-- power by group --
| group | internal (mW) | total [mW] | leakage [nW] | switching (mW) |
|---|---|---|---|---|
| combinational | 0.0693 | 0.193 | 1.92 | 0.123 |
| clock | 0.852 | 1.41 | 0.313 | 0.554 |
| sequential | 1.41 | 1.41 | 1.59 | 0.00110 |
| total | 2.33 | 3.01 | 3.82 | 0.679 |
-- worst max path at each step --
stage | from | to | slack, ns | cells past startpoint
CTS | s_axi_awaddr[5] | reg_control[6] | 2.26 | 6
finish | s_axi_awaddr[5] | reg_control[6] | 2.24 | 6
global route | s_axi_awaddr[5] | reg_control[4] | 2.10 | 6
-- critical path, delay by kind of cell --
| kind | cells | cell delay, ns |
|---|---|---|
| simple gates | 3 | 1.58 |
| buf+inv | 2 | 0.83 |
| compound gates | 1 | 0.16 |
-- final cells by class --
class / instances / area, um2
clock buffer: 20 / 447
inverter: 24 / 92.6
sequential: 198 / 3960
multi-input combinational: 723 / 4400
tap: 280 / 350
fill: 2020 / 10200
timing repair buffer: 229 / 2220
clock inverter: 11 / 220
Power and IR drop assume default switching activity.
--- design.v ---
package ibRAM_config_pkg;
localparam Q3_BI1_BANK_INTERLEAVE_TYPE = 0;  
localparam Q3_BI1_BANK_INTERLEAVE_NUM = 2;  
localparam Q3_BI1_ADDR_WIDTH = 6;  
localparam Q3_BI1_BANK_ADDR_WIDTH = 1;  
localparam Q3_BI1_PAGE_ADDR_WIDTH = 5;  
localparam Q3_BI1_PAGE_SIZE = 4;
localparam Q3_BI1_WDATA_SIZE = 8;  
localparam Q3_BI1_PAGE_NUM = 32;
localparam Q3_BI1_ASYNC_RD_EN = 1;  
localparam Q4_BI2_BANK_INTERLEAVE_TYPE = 0;  
localparam Q4_BI2_BANK_INTERLEAVE_NUM = 2;  
localparam Q4_BI2_ADDR_WIDTH = 6;  
localparam Q4_BI2_BANK_ADDR_WIDTH = 1;  
localparam Q4_BI2_PAGE_ADDR_WIDTH = 5;  
localparam Q4_BI2_PAGE_SIZE = 4;
localparam Q4_BI2_WDATA_SIZE = 8;  
localparam Q4_BI2_PAGE_NUM = 32;
localparam Q4_BI2_ASYNC_RD_EN = 1;  
localparam Q4_BI4_BANK_INTERLEAVE_TYPE = 0;  
localparam Q4_BI4_BANK_INTERLEAVE_NUM = 4;  
localparam Q4_BI4_ADDR_WIDTH = 8;  
localparam Q4_BI4_BANK_ADDR_WIDTH = 2;  
localparam Q4_BI4_PAGE_ADDR_WIDTH = 6;  
localparam Q4_BI4_PAGE_SIZE = 4;
localparam Q4_BI4_WDATA_SIZE = 16;  
localparam Q4_BI4_PAGE_NUM = 64;
localparam Q4_BI4_ASYNC_RD_EN = 1;  
endpackage
package msgPass_config_pkg;
localparam MSGPASS_BUFF_ADDR_WIDTH = 7;  
localparam MSGPASS_BUFF_RDATA_WIDTH = 3*5;  
localparam MSGPASS_BUFF_DEPTH = 2**MSGPASS_BUFF_ADDR_WIDTH;  
localparam INCREMENT_SRC_NUM = 2;
localparam INCREMENT_SRC_SEL_WIDTH = $clog2(INCREMENT_SRC_NUM);
endpackage: msgPass_config_pkg
interface cumulative_shift_gen_if #(
    parameter SHIFT_WIDTH,
    parameter REF_WIDTH
);
logic [SHIFT_WIDTH-1:0] cumulative_shift_o;
logic [SHIFT_WIDTH-1:0] shift_i;
logic  [REF_WIDTH-1:0] directRef_reconfig_i;  
logic [REF_WIDTH-1:0] leqRef_reconfig_i;  
logic sys_clk;
logic rstn;
modport design (output cumulative_shift_o, input shift_i, directRef_reconfig_i, leqRef_reconfig_i, sys_clk, rstn);
endinterface
module reconfig_sp_sram #(
    parameter ADDR_BITWIDTH = 6,
    parameter PAGE_SIZE = 4,
    parameter PAGE_NUM = 64,
    parameter ASYNC_RD_EN = 1  
) (
    output logic [PAGE_SIZE-1:0] rdata_o,
    input logic [PAGE_SIZE-1:0] wdata_i,
    input logic [ADDR_BITWIDTH-1:0] access_addr_i,
    input logic wen_n_i,  
    input logic sys_clk,
    input rstn  
);
(* ram_style = "distributed" *) reg [PAGE_SIZE-1:0] mem [0:PAGE_NUM-1];
generate;
if(ASYNC_RD_EN==1) begin
    assign rdata_o[PAGE_SIZE-1:0] = mem[ access_addr_i[ADDR_BITWIDTH-1:0] ];
end
else begin
    always @(posedge sys_clk) begin
        if(!rstn) rdata_o[PAGE_SIZE-1:0] <= 0;
        else rdata_o[PAGE_SIZE-1:0] <= mem[ access_addr_i[ADDR_BITWIDTH-1:0] ];
    end
end
endgenerate
always @(posedge sys_clk) begin
    if(!wen_n_i) mem[ access_addr_i[ADDR_BITWIDTH-1:0] ] <= wdata_i[PAGE_SIZE-1:0];
end
endmodule
module reconfig_sp_sram_multibank4 #(
    parameter BANK_INTERLEAVE_TYPE = 0,  
    parameter BANK_INTERLEAVE_NUM = 4,  
    parameter ADDR_WIDTH = 8,  
    parameter BANK_ADDR_WIDTH = $clog2(BANK_INTERLEAVE_NUM),
    parameter PAGE_ADDR_WIDTH = ADDR_WIDTH-BANK_ADDR_WIDTH,
    parameter PAGE_SIZE = 4,
    parameter WDATA_SIZE = PAGE_SIZE*BANK_INTERLEAVE_NUM,
    parameter PAGE_NUM = 64,
    parameter ASYNC_RD_EN = 1  
)(
    output logic [PAGE_SIZE-1:0] rdata_o,
    input logic [WDATA_SIZE-1:0] wdata_i,
    input logic [ADDR_WIDTH-1:0] access_addr_i,  
    input logic wen_n_i,  
    input logic sys_clk,
    input logic rstn
);
logic [BANK_ADDR_WIDTH-1:0] bank_addr_net;
logic [PAGE_ADDR_WIDTH-1:0] page_addr_net;
logic [PAGE_SIZE-1:0] rdata_bank [0:BANK_INTERLEAVE_NUM-1];
logic [PAGE_SIZE-1:0] wdata_bank [0:BANK_INTERLEAVE_NUM-1];
genvar bank_id;
generate;
if(BANK_INTERLEAVE_TYPE==0) begin  
    for(bank_id=0; bank_id<BANK_INTERLEAVE_NUM; bank_id=bank_id+1) begin: sp_sram_bank
        reconfig_sp_sram # (
            .ADDR_BITWIDTH(PAGE_ADDR_WIDTH),
            .PAGE_SIZE(PAGE_SIZE),
            .PAGE_NUM(PAGE_NUM),
            .ASYNC_RD_EN(ASYNC_RD_EN)
        ) sp_sram (
            .rdata_o(rdata_bank[bank_id]),
            .wdata_i(wdata_bank[bank_id]),
            .access_addr_i(page_addr_net[PAGE_ADDR_WIDTH-1:0]),
            .wen_n_i(wen_n_i),
            .sys_clk(sys_clk),
            .rstn(rstn)
        );
        assign wdata_bank[bank_id] = wdata_i[(bank_id+1)*PAGE_SIZE-1:bank_id*PAGE_SIZE];
    end
    assign bank_addr_net = access_addr_i[ADDR_WIDTH-1:ADDR_WIDTH-BANK_ADDR_WIDTH];
    assign page_addr_net[PAGE_ADDR_WIDTH-1:0] = access_addr_i[ADDR_WIDTH-BANK_ADDR_WIDTH-1:0];
end
else begin  
    for(bank_id=0; bank_id<BANK_INTERLEAVE_NUM; bank_id=bank_id+1) begin: sp_sram_bank
        reconfig_sp_sram # (
            .ADDR_BITWIDTH(PAGE_ADDR_WIDTH),
            .PAGE_SIZE(PAGE_SIZE),
            .PAGE_NUM(PAGE_NUM),
            .ASYNC_RD_EN(ASYNC_RD_EN)
        ) sp_sram (
            .rdata_o(rdata_bank[bank_id]),
            .wdata_i(wdata_bank[bank_id]),
            .access_addr_i(page_addr_net[PAGE_ADDR_WIDTH-1:0]),
            .wen_n_i(wen_n_i),
            .sys_clk(sys_clk),
            .rstn(rstn)
        );
        assign wdata_bank[bank_id] = wdata_i[(bank_id+1)*PAGE_SIZE-1:bank_id*PAGE_SIZE];
    end
    assign bank_addr_net = access_addr_i[BANK_ADDR_WIDTH-1:0];
    assign page_addr_net[PAGE_ADDR_WIDTH-1:0] = access_addr_i[ADDR_WIDTH-1:BANK_ADDR_WIDTH];
end
endgenerate
always_comb begin: bank_rdata_mux
    case(bank_addr_net[BANK_ADDR_WIDTH-1:0])
        2'b00: rdata_o[PAGE_SIZE-1:0] = rdata_bank[0];
        2'b01: rdata_o[PAGE_SIZE-1:0] = rdata_bank[1];
        2'b10: rdata_o[PAGE_SIZE-1:0] = rdata_bank[2];
        2'b11: rdata_o[PAGE_SIZE-1:0] = rdata_bank[3];
        default: rdata_o[PAGE_SIZE-1:0] = {(PAGE_SIZE){1'bx}};
    endcase
end
endmodule
--- run.sh ---
#!/bin/bash
# OpenROAD 26Q1-2900-gdf79404cd8, Yosys 0.63+post, stock flow scripts
make -C /OpenROAD-flow-scripts/flow DESIGN_CONFIG=/design/flow/config.mk WORK_HOME=/design/flow/orfs finish
--- config.mk ---
export PLATFORM = sky130hd
export DESIGN_NAME = reconfig_sp_sram_multibank4
export DESIGN_NICKNAME = reconfig_sp_sram_multibank4
export VERILOG_FILES = /design/flow/design.v
export SDC_FILE = /design/flow/constraint.sdc
export NUM_CORES = 4
export LEC_CHECK = 1
export CORE_UTILIZATION = 40
--- constraint.sdc ---
current_design reconfig_sp_sram_multibank4

set clk_period 17.0
set clk_io_pct 0.2

create_clock -name clk0 -period $clk_period [get_ports {sys_clk}]

set non_clock_inputs [all_inputs -no_clocks]
set_input_delay [expr $clk_period * $clk_io_pct] -clock clk0 $non_clock_inputs
set_output_delay [expr $clk_period * $clk_io_pct] -clock clk0 [all_outputs]
==> results.cfg <==
; physical design summary
[detailed_routing]
wl_per_cell_um = 30.8
route.antenna.remaining_nets = 0
drt_drc_violations_left = 0
route.vias.total = 21765
drt_pre_antenna_iters = 5
avgViaCountPerCell = 6.03
postRouteWirelength_mm = 111
antenna_cells = 0
drtIter0Drc = 1592

[clock_network]
tritoncts_clock_tree = done
cts-buffers-inserted = 101
cts.repair_timing.setup_buffer_count = 0
post_cts.resized_instances = 0
max-clock-path-buffers = 3
cts_sinks = 1024
cts.root.buffer_cell = clkbuf_16
clkSlewWorstSetupHoldPaths_ns = 0.06
clock_tree.htree_level_count = 3
cts_hold_buffers = 0

[final_layout]
ratio_of_cells_with_drive_above_1_in_the_final_layout = 0.171
layout_top_cells = edfxtp_1, a22oi_1, buf_4
final_area_mm2 = 0.0441
largest_register_ffs = 1024
num-fill-cells = 7763
layout.cells.most_common = edfxtp_1
finish.utilization = 0.463
syn_to_final_growth_pct = 14.5

[die]
chipWidth_um = 312
initial_core_util = 0.405
boundaryPins = 31
std_cell_rows = 113
fp.coreArea_mm2 = 0.0953
die-area_mm2 = 0.0976
floorplan.die.height_um = 312

[critical_path]
crit_chain = buf_4 -> buf_4 -> nor3b_4 -> buf_4 -> buf_4 -> a22oi_1 -> a41oi_1 -> o21ai_0 -> a31o_1 -> nor4_1 -> clkdlybuf4s50_1
setup.worst_path.class = input port to output port
critPathBufInv = 5
worst-path-max-fanout = 49
setup.worst_path.end_class = output port
critPathMaxStageDelay_ns = 0.83
critical_path.most_common_cell = buf_4
crit_arrival_ns = 8.16
critical_path.top_delay_family = buffers and inverters
critical_path.slowest_cell = nor3b_4
worst-endpoint-required_ns = 13.60
cp-start-kind = input port

[sta]
hold_ws_ns = 3.31
timing.setup.tns_ns = 0
setup-violations-final = 0
tightestPinTransition_ns = 0.995
slew_violations = 0
achievable_clock_frequency_mhz = 86.5
rsz_0062_raised_after_global_routing = no
finalHoldViolCount = 0
period_used_share = 0.680
timing.final.crit_period_ns = 11.56
slew_headroom = 0.333

[yosys]
synth-main-ff-cell = edfxtp_1
synth-seq-area-share = 0.798
synth-seq-cells = 1024
synth.cellmix.adderShare = 0
synthDistinctLibCells = 73
syn_area_per_cell_um2 = 18.1
netlist_logic_family_top = AND-OR/OR-AND gates
edf_count = 1024
ys_cells = 2135
synth_xor_xnor_area_share = 0
area_fraction_in_and_or_nand_and_nor_cells = 0.0373
synthesized_area_fraction_occupied_by_ao_oa_aoi_and_oai_cells = 0.117
synth.cell_area_mm2 = 0.0385
mux_area_frac = 0.0289
yosysWarnings = 5
postSynth.asyncResetShare = 0
yosys_area_mm2 = 0.0385
syn_inst = 2135

[min_path]
worst_hold_path_type = input port to register

[global_route]
globalRoute.totalOverflow = 0
vias_in_the_first_global_route = 22992
grt_first_pass_wirelength_mm = 159
track_usage = 0.250
grt_start_max_net_pins = 65
antenna_found_initial = 1

[placement]
detailedPlacementHpwl_mm = 64.0
gp_congestion = 0.964
io_buffer_count = 29
placement.cell_area_mm2 = 0.0409

[power]
power.static_leakage_nw = 13.6
cellPowerDensity_mw_per_mm2 = 119
power.ir.vdd_worst_uv = 75.3

[outcome]
status = finished clean

[run]
cap_violations = 0
log.warning_count = 27
[Yosys cell counts (all sizes together) (5+ instances only)]
cell type | count | area, um^2
or3 | 5 | 31.3
a22oi | 277 | 2080
mux2i | 34 | 340
nor3 | 43 | 231
mux4 | 6 | 135
a21oi | 40 | 200
nand2 | 48 | 180
o21ai | 23 | 115
inv | 13 | 48.8
and3 | 5 | 31.3
and4 | 8 | 70.1
o2bb2ai | 15 | 131
nor2 | 58 | 218
o2111ai | 8 | 70.1
buf | 97 | 499
nand3 | 18 | 90.1
a222oi | 10 | 100
a221o | 9 | 90.1
nand2b | 5 | 31.3
a221oi | 59 | 517
edfxtp | 1024 | 30700
nor4 | 9 | 56.3
a22o | 48 | 420
mux2 | 56 | 638
a41oi | 18 | 158
o211ai | 9 | 67.6
clkbuf | 52 | 195
a31oi | 36 | 225
nor2b | 5 | 31.3
a2111oi | 7 | 61.3
nand4 | 24 | 150
[area by class of cell]
class,count,area [um^2],area share
Inverter,13,48.8,0.00111
Sequential cell,1024,30700,0.697
Clock buffer,131,2730,0.0617
Clock inverter,57,517,0.0117
Timing Repair Buffer,169,1260,0.0287
Tap cell,1265,1580,0.0359
Multi-Input combinational cell,949,7250,0.164
[power by group]
part | leakage (nW) | switching [mW] | internal [mW]
Sequential | 9.21 | 0.00365 | 2.80
Combinational | 2.79 | 0.197 | 0.0679
Clock | 1.57 | 0.906 | 1.27
[per-layer routing]
metal,wire length [um],vias up,track usage
li1,-,9245,-
met2,50600,1593,0.360
met4,3800,10,0.0662
met1,36400,10724,0.292
met3,19900,193,0.200
met5,320,-,0.0285
[per-stage QoR]
stage	setup slack [ns]	power, mW	cells
after floorplan	8.36	2.97	2135
after global placement	5.62	3.11	3420
after detailed placement	5.66	3.11	3420
after CTS	5.62	5.26	3608
after global routing	5.24	5.38	3608
final	5.44	5.24	3608
[final timing paths]
path | startpoint | end | slack (ns) | cells after the start
max | access_addr_i[1] | rdata_o[2] | 5.44 | 11
min | wdata_i[9] | genblk1.sp_sram_bank[2].sp_sram.mem[17][1] | 3.31 | 1
[cell families (layout without fill, tap and decap cells)]
logic type / count (synthesis) / after routing
buffers and inverters: 162 / 370
DFF: 1024 / 1024
and+or+nand+nor: 263 / 263
AOI/OAI and AO/OA: 590 / 590
muxes: 96 / 96
No activity file was given, so power comes from the tool's default toggle rates.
· · ·
Above are the entries. Copy exactly the part that opens with the line containing "[cell families (layout" and closes with the line containing "muxes: 96 / 96", and no more.

[cell families (layout without fill, tap and decap cells)]
logic type / count (synthesis) / after routing
buffers and inverters: 162 / 370
DFF: 1024 / 1024
and+or+nand+nor: 263 / 263
AOI/OAI and AO/OA: 590 / 590
muxes: 96 / 96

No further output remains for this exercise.